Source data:

++++++++++

## src/hdl/cap_regs.vh

```
// Operation
// - Wide PWM runs apart from 8-11 bit modes; cycle length select ignored.
// - Compare value counts the low time in counter clocks.
// - Output goes high on compare match and low on counter overflow.
// - Wide mode needs compare enable, PWM select and wide select all set.
// - With match flag enable set, every match sets the module event flag.
// - Each 16-bit overflow sets the counter overflow flag.
// - Low byte write clears compare enable; high byte write sets it.
// - Duty equals 65536 minus compare value, over 65536.
// - Compare enable cleared gives zero duty, output stays low.
// - Reload view bit maps compare bytes to reload registers when set.
// - Cycle overflow interrupt enable gates the flag onto the interrupt.
// - Cycle overflow flag sets on bit 8-11 overflow; software clears it.
// - Cycle length select picks 8, 9, 10 or 11 bit cycles.
// - Configuration bits 4 to 2 read zero and ignore writes.
`ifndef CAP_REGS_VH
`define CAP_REGS_VH
// ==========================================
// Register addresses.
`define CAP_ADDR_CONFIG 8'hdf
`define CAP_ADDR_CTRL 8'hd8
`define CAP_ADDR_MODE 8'hda
`define CAP_ADDR_CMP_LO 8'hfb
`define CAP_ADDR_CMP_HI 8'hfc
// ==========================================
// Field positions.
`define CAP_CFG_RELOAD_VIEW 7
`define CAP_CFG_COV_IRQ_EN 6
`define CAP_CFG_COV_FLAG 5
`define CAP_CTRL_OVF_FLAG 7
`define CAP_CTRL_EVT_FLAG 0
`define CAP_MODE_WIDE 7
`define CAP_MODE_CMP_EN 6
`define CAP_MODE_MATCH 3
`define CAP_MODE_PWM 1
`define CAP_MODE_IRQ_EN 0
`define CAP_CONFIG_RESET 8'h00
`endif
```

## src/hdl/cap_pwm16.v

```verilog
`timescale 1ns/1ps
`include "cap_regs.vh"
module cap_pwm16 (
   input wire core_clk,
   input wire rst_n,
   input wire count_en,
   input wire reg_wr,
   input wire reg_rd,
   input wire [7:0] reg_addr,
   input wire [7:0] reg_wdata,
   output reg [7:0] reg_rdata,
   output reg module_output_pin,
   output wire irq
);
   // ==========================================
   // Counter, compare and mode state.
   reg [15:0] main_counter_ff;
   reg [15:0] compare_value_ff;
   reg [15:0] reload_ff;
   reg [7:0] module_mode_reg_ff;
   // Configuration fields and event flags.
   reg reload_view_select_ff;
   reg cycle_overflow_irq_enable_ff;
   reg cycle_overflow_flag_ff;
   reg [1:0] cycle_length_select_ff;
   reg counter_overflow_flag_ff;
   reg module_event_flag_ff;
   // Decoded events and write strobes.
   wire [15:0] nxt_main_counter;
   wire wide_mode;
   wire wrap;
   wire match;
   wire event_set;
   wire cyc_ovf;
   wire wr_cfg;
   wire wr_ctrl;
   wire wr_mode;
   wire wr_lo;
   wire wr_hi;

   // Returns one when the low part of the counter is about to roll into the next bit.
   // The selected cycle length sets how many low bits take part.
   function cyc_roll;
      input [15:0] cnt;
      input [1:0] sel;
      begin
         case (sel)
            2'b00: cyc_roll = &cnt[7:0];
            2'b01: cyc_roll = &cnt[8:0];
            2'b10: cyc_roll = &cnt[9:0];
            default: cyc_roll = &cnt[10:0];
         endcase
      end
   endfunction

   // Returns one when the bus address selects the given register.
   function addr_is;
      input [7:0] addr;
      input [7:0] sel_addr;
      begin
         addr_is = (addr == sel_addr);
      end
   endfunction

   // ==========================================
   // Decode of mode and events.
   assign wide_mode = module_mode_reg_ff[`CAP_MODE_CMP_EN] & module_mode_reg_ff[`CAP_MODE_PWM]
      & module_mode_reg_ff[`CAP_MODE_WIDE];
   assign nxt_main_counter = main_counter_ff + 16'h0001;
   assign wrap = count_en & (&main_counter_ff);
   // The pin is a register, so the match looks one count ahead: the pin then stands high
   // while the counter holds the compare value or more, which gives the stated duty.
   assign match = count_en & (nxt_main_counter == compare_value_ff);
   assign event_set = wide_mode & match & module_mode_reg_ff[`CAP_MODE_MATCH];
   assign cyc_ovf = count_en & cyc_roll(main_counter_ff, cycle_length_select_ff);
   // Bus write strobes, one per register.
   assign wr_cfg = reg_wr & addr_is(reg_addr, `CAP_ADDR_CONFIG);
   assign wr_ctrl = reg_wr & addr_is(reg_addr, `CAP_ADDR_CTRL);
   assign wr_mode = reg_wr & addr_is(reg_addr, `CAP_ADDR_MODE);
   assign wr_lo = reg_wr & addr_is(reg_addr, `CAP_ADDR_CMP_LO);
   assign wr_hi = reg_wr & addr_is(reg_addr, `CAP_ADDR_CMP_HI);
   // The shared request is the OR of the cycle overflow and the module event sources.
   assign irq = (cycle_overflow_flag_ff & cycle_overflow_irq_enable_ff)
      | (module_event_flag_ff & module_mode_reg_ff[`CAP_MODE_IRQ_EN]);

   // ==========================================
   // Main counter advances once per counter clock enable. It runs free: the pin and
   // every flag key off this one count.
   always @(posedge core_clk) begin
      if (!rst_n) begin
         main_counter_ff <= 16'h0000;
      end else if (count_en) begin
         main_counter_ff <= nxt_main_counter;
      end
   end

   // ==========================================
   // Configuration register. Bits 4 to 2 have no storage, so a write there is lost
   // and a read returns zero.
   always @(posedge core_clk) begin
      if (!rst_n) begin
         reload_view_select_ff <= 1'b0;
         cycle_overflow_irq_enable_ff <= 1'b0;
         cycle_length_select_ff <= 2'b00;
      end else if (wr_cfg) begin
         reload_view_select_ff <= reg_wdata[`CAP_CFG_RELOAD_VIEW];
         cycle_overflow_irq_enable_ff <= reg_wdata[`CAP_CFG_COV_IRQ_EN];
         cycle_length_select_ff <= reg_wdata[1:0];
      end
   end

   // Mode register and compare value. The compare byte writes also move the compare
   // enable, but only in the compare view: the reload bytes share the addresses and
   // carry no side effect.
   always @(posedge core_clk) begin
      if (!rst_n) begin
         compare_value_ff <= 16'h0000;
         module_mode_reg_ff <= 8'h00;
      end else begin
         if (wr_mode) begin
            module_mode_reg_ff <= reg_wdata;
         end
         if (wr_lo & !reload_view_select_ff) begin
            compare_value_ff[7:0] <= reg_wdata;
            module_mode_reg_ff[`CAP_MODE_CMP_EN] <= 1'b0;
         end
         if (wr_hi & !reload_view_select_ff) begin
            compare_value_ff[15:8] <= reg_wdata;
            module_mode_reg_ff[`CAP_MODE_CMP_EN] <= 1'b1;
         end
      end
   end

   // Reload value. It is stored and read back only, since the reload has no use
   // in wide mode.
   always @(posedge core_clk) begin
      if (!rst_n) begin
         reload_ff <= 16'h0000;
      end else begin
         if (wr_lo & reload_view_select_ff) begin
            reload_ff[7:0] <= reg_wdata;
         end
         if (wr_hi & reload_view_select_ff) begin
            reload_ff[15:8] <= reg_wdata;
         end
      end
   end

   // ==========================================
   // Flags. A hardware set wins over a software write in the same cycle, so no event
   // is lost. Cycle overflow flag: set on every roll of the selected low counter bits.
   always @(posedge core_clk) begin
      if (!rst_n) begin
         cycle_overflow_flag_ff <= 1'b0;
      end else if (cyc_ovf) begin
         cycle_overflow_flag_ff <= 1'b1;
      end else if (wr_cfg) begin
         cycle_overflow_flag_ff <= reg_wdata[`CAP_CFG_COV_FLAG];
      end
   end

   // Counter overflow flag, set when the main counter wraps, the pin's falling edge.
   always @(posedge core_clk) begin
      if (!rst_n) begin
         counter_overflow_flag_ff <= 1'b0;
      end else if (wrap) begin
         counter_overflow_flag_ff <= 1'b1;
      end else if (wr_ctrl) begin
         counter_overflow_flag_ff <= reg_wdata[`CAP_CTRL_OVF_FLAG];
      end
   end

   // Module event flag, set on a wide mode match, the pin's rising edge.
   always @(posedge core_clk) begin
      if (!rst_n) begin
         module_event_flag_ff <= 1'b0;
      end else if (event_set) begin
         module_event_flag_ff <= 1'b1;
      end else if (wr_ctrl) begin
         module_event_flag_ff <= reg_wdata[`CAP_CTRL_EVT_FLAG];
      end
   end

   // ==========================================
   // Output pin: high on match, low on wrap, low whenever wide mode is off. A match
   // wins over a wrap, so a compare value of zero holds the pin high all cycle long.
   always @(posedge core_clk) begin
      if (!rst_n) begin
         module_output_pin <= 1'b0;
      end else if (!wide_mode) begin
         module_output_pin <= 1'b0;
      end else if (match) begin
         module_output_pin <= 1'b1;
      end else if (wrap) begin
         module_output_pin <= 1'b0;
      end
   end

   // ==========================================
   // Read data, registered on a read strobe.
   always @(posedge core_clk) begin
      if (!rst_n) begin
         reg_rdata <= 8'h00;
      end else if (reg_rd) begin
         if (reg_addr == `CAP_ADDR_CONFIG) begin
            reg_rdata <= {reload_view_select_ff, cycle_overflow_irq_enable_ff,
               cycle_overflow_flag_ff, 3'b000, cycle_length_select_ff};
         end else if (reg_addr == `CAP_ADDR_CTRL) begin
            reg_rdata <= {counter_overflow_flag_ff, 6'b00_0000, module_event_flag_ff};
         end else if (reg_addr == `CAP_ADDR_MODE) begin
            reg_rdata <= module_mode_reg_ff;
         end else if (reg_addr == `CAP_ADDR_CMP_LO) begin
            // Compare bytes follow the view select, as the writes do.
            reg_rdata <= reload_view_select_ff ? reload_ff[7:0] : compare_value_ff[7:0];
         end else if (reg_addr == `CAP_ADDR_CMP_HI) begin
            reg_rdata <= reload_view_select_ff ? reload_ff[15:8] : compare_value_ff[15:8];
         end else begin
            reg_rdata <= 8'h00;
         end
      end
   end
endmodule // cap_pwm16

```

++++++++++

What to work on — Copy every line of the data that carries the word "strobes".

Written response —
   // Decoded events and write strobes.
   // Bus write strobes, one per register.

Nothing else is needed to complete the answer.